他のHttpTriggerやQueue などはシンプルでトラブルが起こりにくく、自前で定型的に実装することになる機能がサポートされるので使ったほうが楽なBindingと感じます。
Binding にまつわる実装とデバッグの距離
自前コードからの呼び出し口があれば、デバッガを仕掛ける口があり距離としては近づきます。 しかし、Bindingは初期化時に起こるためデバッガとの距離が遠いという、作り上の潜在的な課題があります。
どこまで簡単にデバッグできるかはかなり重要な選択基準になるので順に見てみましょう。
属性 + エントリーポイント
Bindingは属性 + エントリーポイントのエラーのためデバッガを仕掛ける口がFunctionに開いていません。そのため、シンボルをVSで捕まえられるかが容易なデバッグの鍵となりますが、残念ながら多くの場合機能しないことが多いです。

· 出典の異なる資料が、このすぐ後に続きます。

[config.mk]
export PLATFORM = sky130hd
export DESIGN_NAME = regFile
export DESIGN_NICKNAME = d
export VERILOG_FILES = /design/src/coreDefs.sv /design/src/regFile.sv
export SDC_FILE = /design/constraint.sdc
export NUM_CORES = 1
export LEC_CHECK = 0
export BUFFER_PORTS_ARGS = -buffer_cell sky130_fd_sc_hd__buf_2
export CAP_MARGIN = 20
export CORE_ASPECT_RATIO = 1.4
export CORE_MARGIN = 3
export CORE_UTILIZATION = 30
export DETAILED_ROUTE_END_ITERATION = 10
export PLACE_DENSITY = 0.56
export SETUP_SLACK_MARGIN = 0.2
export SYNTH_ARGS = -nofsm -noshare
export SYNTH_HDL_FRONTEND = slang
export SYNTH_SLANG_ARGS = --single-unit
export TNS_END_PERCENT = 30
[constraint.sdc]
create_clock -name clk -period 31.6 [get_ports clk]
set_input_delay 3.16 -clock clk [delete_from_list [all_inputs] [get_ports clk]]
set_output_delay 3.16 -clock clk [all_outputs]
set_load 0.05 [all_outputs]
[src/coreDefs.sv]
package coreDefs;

  // ====================================================================
  // Widths
  // ====================================================================
  localparam int XLEN       = 32;  // Data and address width
  localparam int REG_ADDR_W = 4;
  localparam int NUM_REGS   = 16;
  localparam int OPC_W      = 5;
  localparam int IMM_W      = 16;  // Immediate field before extension

  // ====================================================================
  // Instruction field positions
  // ====================================================================
  localparam int OPC_LSB   = 27;  // Opcode in bits 31..27
  localparam int IMM_BIT   = 26;  // Operand B comes from the immediate
  localparam int RD_LSB    = 22;
  localparam int RS1_LSB   = 18;
  localparam int RS2_LSB   = 14;
  localparam int MOD_U_BIT = 16;  // Zero-filled immediate
  localparam int MOD_H_BIT = 17;  // Immediate in the upper half
  localparam int OFFSET_W  = 27;  // Branch offset in words

  // Opcode encodings, anything else decodes as nop
  typedef enum logic [OPC_W-1:0] {
    OP_ADD = 5'b00000,
    OP_SUB = 5'b00001,
    OP_CMP = 5'b00101,
    OP_AND = 5'b00110,
    OP_OR  = 5'b00111,
    OP_NOT = 5'b01000,
    OP_MOV = 5'b01001,
    OP_LSL = 5'b01010,
    OP_LSR = 5'b01011,
    OP_ASR = 5'b01100,
    OP_NOP = 5'b01101,
    OP_BEQ = 5'b10000,
    OP_BGT = 5'b10001,
    OP_B   = 5'b10010
  } opcodeT;

  // ALU operation carried down the pipe
  typedef enum logic [3:0] {
    ALU_ADD,
    ALU_SUB,
    ALU_CMP,
    ALU_AND,
    ALU_OR,
    ALU_NOT,
    ALU_MOV,
    ALU_LSL,
    ALU_LSR,
    ALU_ASR,
    ALU_NONE
  } aluOpT;

  typedef enum logic [1:0] {
    BR_NONE,
    BR_EQ,
    BR_GT,
    BR_ALWAYS
  } brKindT;

endpackage

[src/regFile.sv]
`timescale 1ns/1ps

module regFile import coreDefs::*; (
  input  logic                  clk,
  input  logic                  rst,
  input  logic [REG_ADDR_W-1:0] rdAddr1,
  input  logic [REG_ADDR_W-1:0] rdAddr2,
  input  logic                  wrEn,
  input  logic [REG_ADDR_W-1:0] wrAddr,
  input  logic [XLEN-1:0]       wrData,
  output logic [XLEN-1:0]       rdData1,
  output logic [XLEN-1:0]       rdData2
);

  logic [XLEN-1:0] regs [NUM_REGS];

  // Reads see the old value during a write, no bypass
  assign rdData1 = regs[rdAddr1];
  assign rdData2 = regs[rdAddr2];

  always_ff @(posedge clk or posedge rst) begin
    if (rst) begin
      for (int i = 0; i < NUM_REGS; i++) begin
        regs[i] <= '0;
      end
    end else if (wrEn) begin
      regs[wrAddr] <= wrData;
    end
  end

endmodule

# Word level (Yosys, flattened, before mapping)
# Index checks and enable logic that the tools add are counted.
[op_classes]
n_lt_le_gt_ge = 4
mux = 9
bitwise_logic = 3
reduce_logical = 1
[ops]
columns = ["operator", "count"]
rows = [
  ["$bwmux W512", 1],
  ["$bmux W32 S4", 2],
  ["$mux W32", 5],
  ["$demux W32 S4", 1],
  ["$ge A5 B5 Y1 const B", 3],
  ["$not A4 Y5", 3],
  ["$lt A5 B1 Y1 const B", 1],
  ["$logic_and A1 B1 Y1", 1],
]
[word_totals]
regBits = 512
in_bits = 47
out_inout_bits = 64
word_cells = 33

# Logic depth before layout (Yosys ltp)
# Gate-level depths: netlist (run 1).
[depth]
ltp_word = 6
ltp_mapped = 5
mapped_depth_nobuf = 3

# Least setup slack after synthesis (run 1)
# OpenSTA, ideal clock, no wires.
[synth_timing]
path_kind = "input-to-output"
start = "in rdAddr1[0]"
end = "out rdData1[11]"
arrival_time_ps = 4713
t_required_ps = 28440
setup_slack_ps = 23727
stages = 5
n_path_buf = 2
cell_sequence = "buf_2 > buf_2 > mux4_2 > a22oi_1 > nand2_1"
[synth_via]
elab_chain_cells = 4
[synth_rtl]
columns = ["element", "line", "rtl"]
rows = [
  ["start, declared", "regFile.sv:6", "input logic [REG_ADDR_W-1:0] rdAddr1,"],
  ["$not A4 Y5 (implied by the code)", "regFile.sv:18", "assign rdData1 = regs[rdAddr1];"],
  ["$bmux W32 S4", "regFile.sv:18", ""],
  ["$mux W32 (implied by the code) (2 in a row)", "regFile.sv:18", ""],
  ["end, declared", "regFile.sv:11", "output logic [XLEN-1:0] rdData1,"],
]
# Every way passes these cells. The select of a mux whose other input is x is not followed.

# Worst setup path in the final report (run 1)
[layout_timing]
start = "in rdAddr2[0]"
end = "out rdData2[16]"
[layout_via]
elab_chain_cells = 4
[layout_rtl]
columns = ["element", "line", "rtl"]
rows = [
  ["start, declared", "regFile.sv:7", "input logic [REG_ADDR_W-1:0] rdAddr2,"],
  ["$not A4 Y5 (implied by the code)", "regFile.sv:19", "assign rdData2 = regs[rdAddr2];"],
  ["$bmux W32 S4", "regFile.sv:19", ""],
  ["$mux W32 (implied by the code) (2 in a row)", "regFile.sv:19", ""],
  ["end, declared", "regFile.sv:12", "output logic [XLEN-1:0] rdData2"],
]
# Every way passes these cells. The select of a mux whose other input is x is not followed.

==> flow_summary.yaml, run 1 <==
global_route:
  grt_max_degree: 137
  grt-ovfl-total: 0
  grt_pass1_vias: 17800
  gr-usage-all-layers_pct: 16.9
  antenna_found_initial: 12
  grt_pass1_wl_mm: 116
floorplan:
  placementRows: 128
  die_w_um: 257
  die_area_um2: 92000
  start_util_pct: 30.3
  core_um2: 87300
  io_pins: 111
  die_h_um: 358
yosys:
  netlist.area_leader.share_pct: 48.4
  async_flop_share_pct: 100
  synthCells: 1677
  synth_edf_count: 0
  synth_area_leaders: "dfrtp_1, mux4_2, mux2_2"
  yosysMostFrequentCell: "dfrtp_1"
  synth_area_leader_cell: "dfrtp_1"
  synth_seq_cells: 512
  syn_area_um2: 26500
  synth_commonest_cells: "dfrtp_1, mux2_2, mux4_2"
  ys_warn_count: 0
  ys_types: 20
  ys_seq_area_share_pct: 48.4
  ys.flop_type: "dfrtp_1"
  syn-mean-instance-area_um2: 15.8
  synth_nets: 1724
clock_tree:
  htreeDepth: 2
  numCtsBuffers: 50
  ctsHoldBuffers: 0
  cts.clk_slew.worst_paths_ns: 0.07
  ctsResizeCount: 0
  cts-root-buf: "clkbuf_16"
  clock_path_buffers: 3
  clk_latency_ns: 0.58
  cts_sinks: 512
  cts_tree: "done"
  cts_setup_buffers: 0
finish:
  multi_input_area_um2: 13000
  num-nets-final: 1752
  drive_above_1_share_pct: 57.9
  fillers: 8355
  reg_top3: "regs: 512 flops"
  ff_latch_area_um2: 12800
  largest_reg_flops: 512
  regMostFlops: "regs"
  areaGrowthSynthToFinish_pct: 12.9
drt:
  vias: 16000
  postRouteAntennaNets: 0
  wire_per_inst_um: 26.7
  dr.pass1.iters: 5
  wirelength_mm: 78.0
  vias_per_cell: 5.48
  drcViolationCount: 0
  drt_iter0_markers: 1032
flow_run:
  cap_violations: 0
setup_path:
  worstPathArrival_ns: 5.87
  cp-end-kind: "output port"
  crit_fanout: 56
  crit_required_ns: 28.44
  startpoint_type: "primary input"
  crit_path_top_delay_cell: "buf_4"
  crit_type: "primary input to output port"
  path_cells: "buf_8 -> buf_4 -> mux4_2 -> a22oi_1 -> nand2_1 -> buf_2"
  worstSetupStartpoint: "rdAddr2[0]"
  critPathMaxStageDelay_ns: 0.85
  r2r-start: "regs[247]"
power:
  p_comb_share_pct: 25.5
  clockPowerShare_pct: 29.9
  power_density_nw_per_um2: 68.7
  p_leak_nw: 12.3
  p_int_w: 0.00144
  p_sw_w: 0.000616
  p_seq_share_pct: 44.6
  p_sw_share_pct: 30.0
  peakVddDrop_uv: 42.6
  power.total_w: 0.00205
placed_design:
  place.detailed.hpwl_mm: 42.2
  place_congestion: 0.734
  portBuffers: 110
sta:
  finClkSkew_ns: 0
  setup_viol: 0
  slew_violations: 0
  final.setup.tns_ns: 0
  fmax_mhz: 111
  period_share_pct: 28.6
  final_hold_viol_count: 0
  rsz0062_at_grt: "false"
  worstMarginPinSlew_ns: 1.03
  slew_headroom_pct: 31.6
  period_needed_ns: 9.03
min_path:
  worstHoldStart: "regs[408]"
  hold_path_class: "flop to flop"
status:
  outcome: "completed"
-- cells in the final DEF (no fill, tap or decap), drive strengths merged --
cell type / instances
a22oi: 128
and2: 2
buf: 148
bufinv: 5
clkbuf: 69
clkinv: 14
clkinvlp: 1
dfrtp: 512
diode: 5
inv: 3
mux2: 512
mux4: 256
nand2: 66
nand2b: 5
nand3: 1
nand3b: 2
nor2: 12
nor2b: 5
nor3b: 1
or3: 2
-- cell type report --
type | instances | share of cell area, %
clock inverters | 22 | 0.883
clock buffers | 69 | 4.62
diodes | 5 | 0.0418
repair buffers | 148 | 3.10
flip-flops and latches | 512 | 42.8
multi-input cells | 992 | 43.6
well taps | 1170 | 4.89
inverters | 1 | 0.0376
-- final timing paths --
check,cells past startpoint,endpoint,slack (ns)
max,6,rdData2[16],22.57
min,1,regs[408],0.51
max reg2reg,1,regs[247],30.78
min reg2reg,1,regs[408],0.51
max in group asynchronous,5,regs[208],26.43
min in group asynchronous,2,regs[474],2.80
-- critical path: cells and delay by family --
family	cells	cell delay (ns)
and+or+nand+nor	1	0.17
muxes	1	0.59
buffers and inverters	3	1.65
AOI/OAI and AO/OA	1	0.26
-- kinds of logic (layout without fill, tap and decap cells) --
kind of cell           count (synthesis)  after routing  synth area share [%]
multiplexers                         768            768                  43.5
flip-flops                           512            512                  48.4
AND/OR/NAND/NOR                       96             96                  1.56
AO/OA/AOI/OAI                        128            128                  3.63
other                                  0              5                     0
buffers and inverters                173            240                  2.92
-- through the flow --
step / cells / utilization, % / instance area (µm²) / setup slack [ns] / hold slack [ns]
after floorplan: 1677 / - / 26500 / 14.14 / 0.470
after global placement: 2820 / 32.3 / 28200 / 22.49 / 0.487
after detailed placement: 2820 / 32.3 / 28200 / 22.48 / 0.494
after CTS: 2911 / 34.2 / 29800 / 22.47 / 0.509
after global routing: 2916 / 34.3 / 29900 / 22.31 / 0.521
final: 2919 / 34.3 / 29900 / 22.57 / 0.508
-- metal layers --
layer | wire length [µm] | up-vias | track usage [%]
li1 | - | 6605 | -
met4 | 3340 | 10 | 6.92
met1 | 31600 | 8722 | 21.1
met2 | 38200 | 492 | 28.7
met3 | 4820 | 174 | 3.38
met5 | 69 | - | 0
-- power by group through the flow --
stage / sequential [W] / clock [W] / combinational, W
after floorplan: 0.000890 / 0 / 0.000426
after global placement: 0.000910 / 0 / 0.000517
after detailed placement: 0.000927 / 0 / 0.000529
after CTS: 0.000915 / 0.000631 / 0.000530
after global routing: 0.000937 / 0.000658 / 0.000560
final: 0.000917 / 0.000613 / 0.000524
(Power assumes the default switching activity.)
==> run 2: changes to the inputs <==
clock period = 9.05 ns   (was 31.6 ns; I/O delays follow)
==> run 2 against run 1 <==
Against the previous run: count of clock-buffer cells in the layout decreased by 1; clock skew did not move; sequential share of layout area hardly changed; combinational power increased to 3.5 times the previous value; final cell count down 0.14%; largest power group unchanged.
==> flow_summary.yaml, run 2 (synthesized netlist as in run 1, its figures left out) <==
clock_tree:
  cts_sinks: 512
  htreeDepth: 2
  cts_setup_buffers: 0
  numCtsBuffers: 49
  clock_path_buffers: 3
  ctsHoldBuffers: 0
  ctsResizeCount: 0
  cts.clk_slew.worst_paths_ns: 0.06
  cts-root-buf: "clkbuf_16"
  clk_latency_ns: 0.58
  cts_tree: "done"
drt:
  wire_per_inst_um: 26.9
  dr.pass1.iters: 5
  postRouteAntennaNets: 0
  drt_iter0_markers: 935
  drcViolationCount: 0
  wirelength_mm: 78.4
  vias_per_cell: 5.45
  vias: 15900
status:
  outcome: "completed"
sta:
  finClkSkew_ns: 0
  worstMarginPinSlew_ns: 1.05
  fmax_mhz: 226
  setup_viol: 0
  slew_headroom_pct: 30.0
  period_needed_ns: 4.42
  rsz0062_at_grt: "false"
  final.setup.tns_ns: 0
  slew_violations: 0
  period_share_pct: 48.8
  final_hold_viol_count: 0
power:
  p_comb_share_pct: 25.2
  p_leak_nw: 12.3
  peakVddDrop_uv: 125
  clockPowerShare_pct: 30.7
  p_sw_share_pct: 29.7
  power.total_w: 0.00726
  p_sw_w: 0.00215
  p_seq_share_pct: 44.1
  power_density_nw_per_um2: 243
  p_int_w: 0.00511
setup_path:
  crit_path_top_delay_cell: "buf_4"
  path_cells: "buf_6 -> buf_4 -> mux4_2 -> a22oi_1 -> nand2_1 -> buf_2"
  critPathMaxStageDelay_ns: 0.81
  r2r-start: "regs[247]"
  crit_fanout: 78
  crit_required_ns: 8.15
  worstSetupStartpoint: "rdAddr2[1]"
  startpoint_type: "primary input"
  crit_type: "primary input to output port"
  cp-end-kind: "output port"
  worstPathArrival_ns: 3.51
flow_run:
  cap_violations: 0
floorplan:
  die_w_um: 257
  start_util_pct: 30.3
  io_pins: 111
  die_h_um: 358
  core_um2: 87300
  die_area_um2: 92000
  placementRows: 128
finish:
  drive_above_1_share_pct: 58.3
  reg_top3: "regs: 512 flops"
  final_common_cell: "dfrtp_1"
  largest_reg_flops: 512
  num-nets-final: 1750
  final_cell_mix: "dfrtp_1, mux2_2, mux4_2"
  regMostFlops: "regs"
  areaGrowthSynthToFinish_pct: 13.1
global_route:
  grt_max_degree: 189
  grt_pass1_wl_mm: 118
  grt-ovfl-total: 0
  antenna_found_initial: 8
  gr-usage-all-layers_pct: 17.1
  grt_pass1_vias: 17800
min_path:
  hold_path_class: "primary input to asynchronous set/reset pin"
placed_design:
  place.detailed.hpwl_mm: 43.8
  portBuffers: 110
  place_congestion: 0.735
[run 2: cell type report]
type	instances	area, µm²
well taps	1170	1460
clock inverters	22	297
inverters	1	7.51
diodes	3	7.51
flip-flops and latches	512	12800
repair buffers	147	893
clock buffers	68	1430
multi-input cells	992	13000
fillers	8322	57300
[run 2: layer usage]
layer	vias to the layer above	routed length [µm]	GRT usage, %
met5	-	55	0
li1	6591	-	-
met1	8807	32500	21.4
met4	8	1910	4.90
met3	115	3990	3.18
met2	358	40000	30.1
[run 2: worst paths after layout]
kind / endpoint / slack, ns / cells past startpoint
worst min-delay path: regs[219] / 0.43 / 2
worst min register to register: regs[380] / 0.52 / 1
min in group clk: regs[380] / 0.52 / 1
worst max register to register: regs[247] / 8.22 / 1
worst max-delay path: rdData2[28] / 4.63 / 6
max in group asynchronous: regs[431] / 6.34 / 4
[run 2: critical path: cells and delay by family]
family | cells | cell delay (ns)
and+or+nand+nor | 1 | 0.15
muxes | 1 | 0.42
AOI/OAI and AO/OA | 1 | 0.22
buffers and inverters | 3 | 1.74
[run 2: power by group through the flow]
stage               registers, W  clock network [W]  logic (W)
global route             0.00327            0.00237    0.00196
detailed placement       0.00324                  0    0.00185
finish                   0.00320            0.00223    0.00183
CTS                      0.00319            0.00229    0.00185
global placement         0.00317                  0    0.00181
floorplan                0.00311                  0    0.00149
[run 2: metrics by stage]
stage	worst slack, ns	instances	cell area (µm²)	util [%]	hold slack [ns]
after floorplan	1.19	1677	26500	-	0.470
after global placement	4.47	2821	28200	32.3	0.480
after detailed placement	4.51	2821	28200	32.3	0.503
after CTS	4.50	2911	29900	34.3	0.413
after global routing	4.33	2912	29900	34.3	0.464
final	4.63	2915	29900	34.3	0.427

例えば、Microsoft.Azure.WebJobs.Extensions.Storage が 3.0.1のときはシンボルも取れず デバッガはおろかStackTraceも取れません。
→ Microsoft.Azure.WebJobs.Extensions.Storage 3.0.1から3.0.5に上げることでデバッガがソース内部まで行くように改善されます。(Bindingで落ちることに変わりはない)
この状況は、Bindingのパラメーターを間違えれば容易に再現できるので、エラーから状況を把握することを試してみてください。
リフレクションの多用とRegressionの多さ
WebJobs の Binding はリフレクションを多用しており、些細なミスで機能しないことが起こりえます。
これが顕著なのが、NuGetライブラリバージョンに依存したBinding失敗でバージョンを上げると同一コードで動かないといったRegressionが過去に何度も起こっており、また現在も起こりえます。
例えば、AzureFunctions で利用するプロジェクトが複数あったときに、Microsoft.Azure.WebJobs.Extensions.Storageの下限バージョンとWindowsAzure.Storage バージョンでミスマッチを起こしているとBindingエラーが起こるようになります。(BindingRedirect ではなく、です..... )
この問題は、気づけるなら大したことはありませんが、エントリーポイントのBindingでのエラーのため、自分のパラメーターミスが原因だった時と同じエラーでもあるため気づくのはこんなんです。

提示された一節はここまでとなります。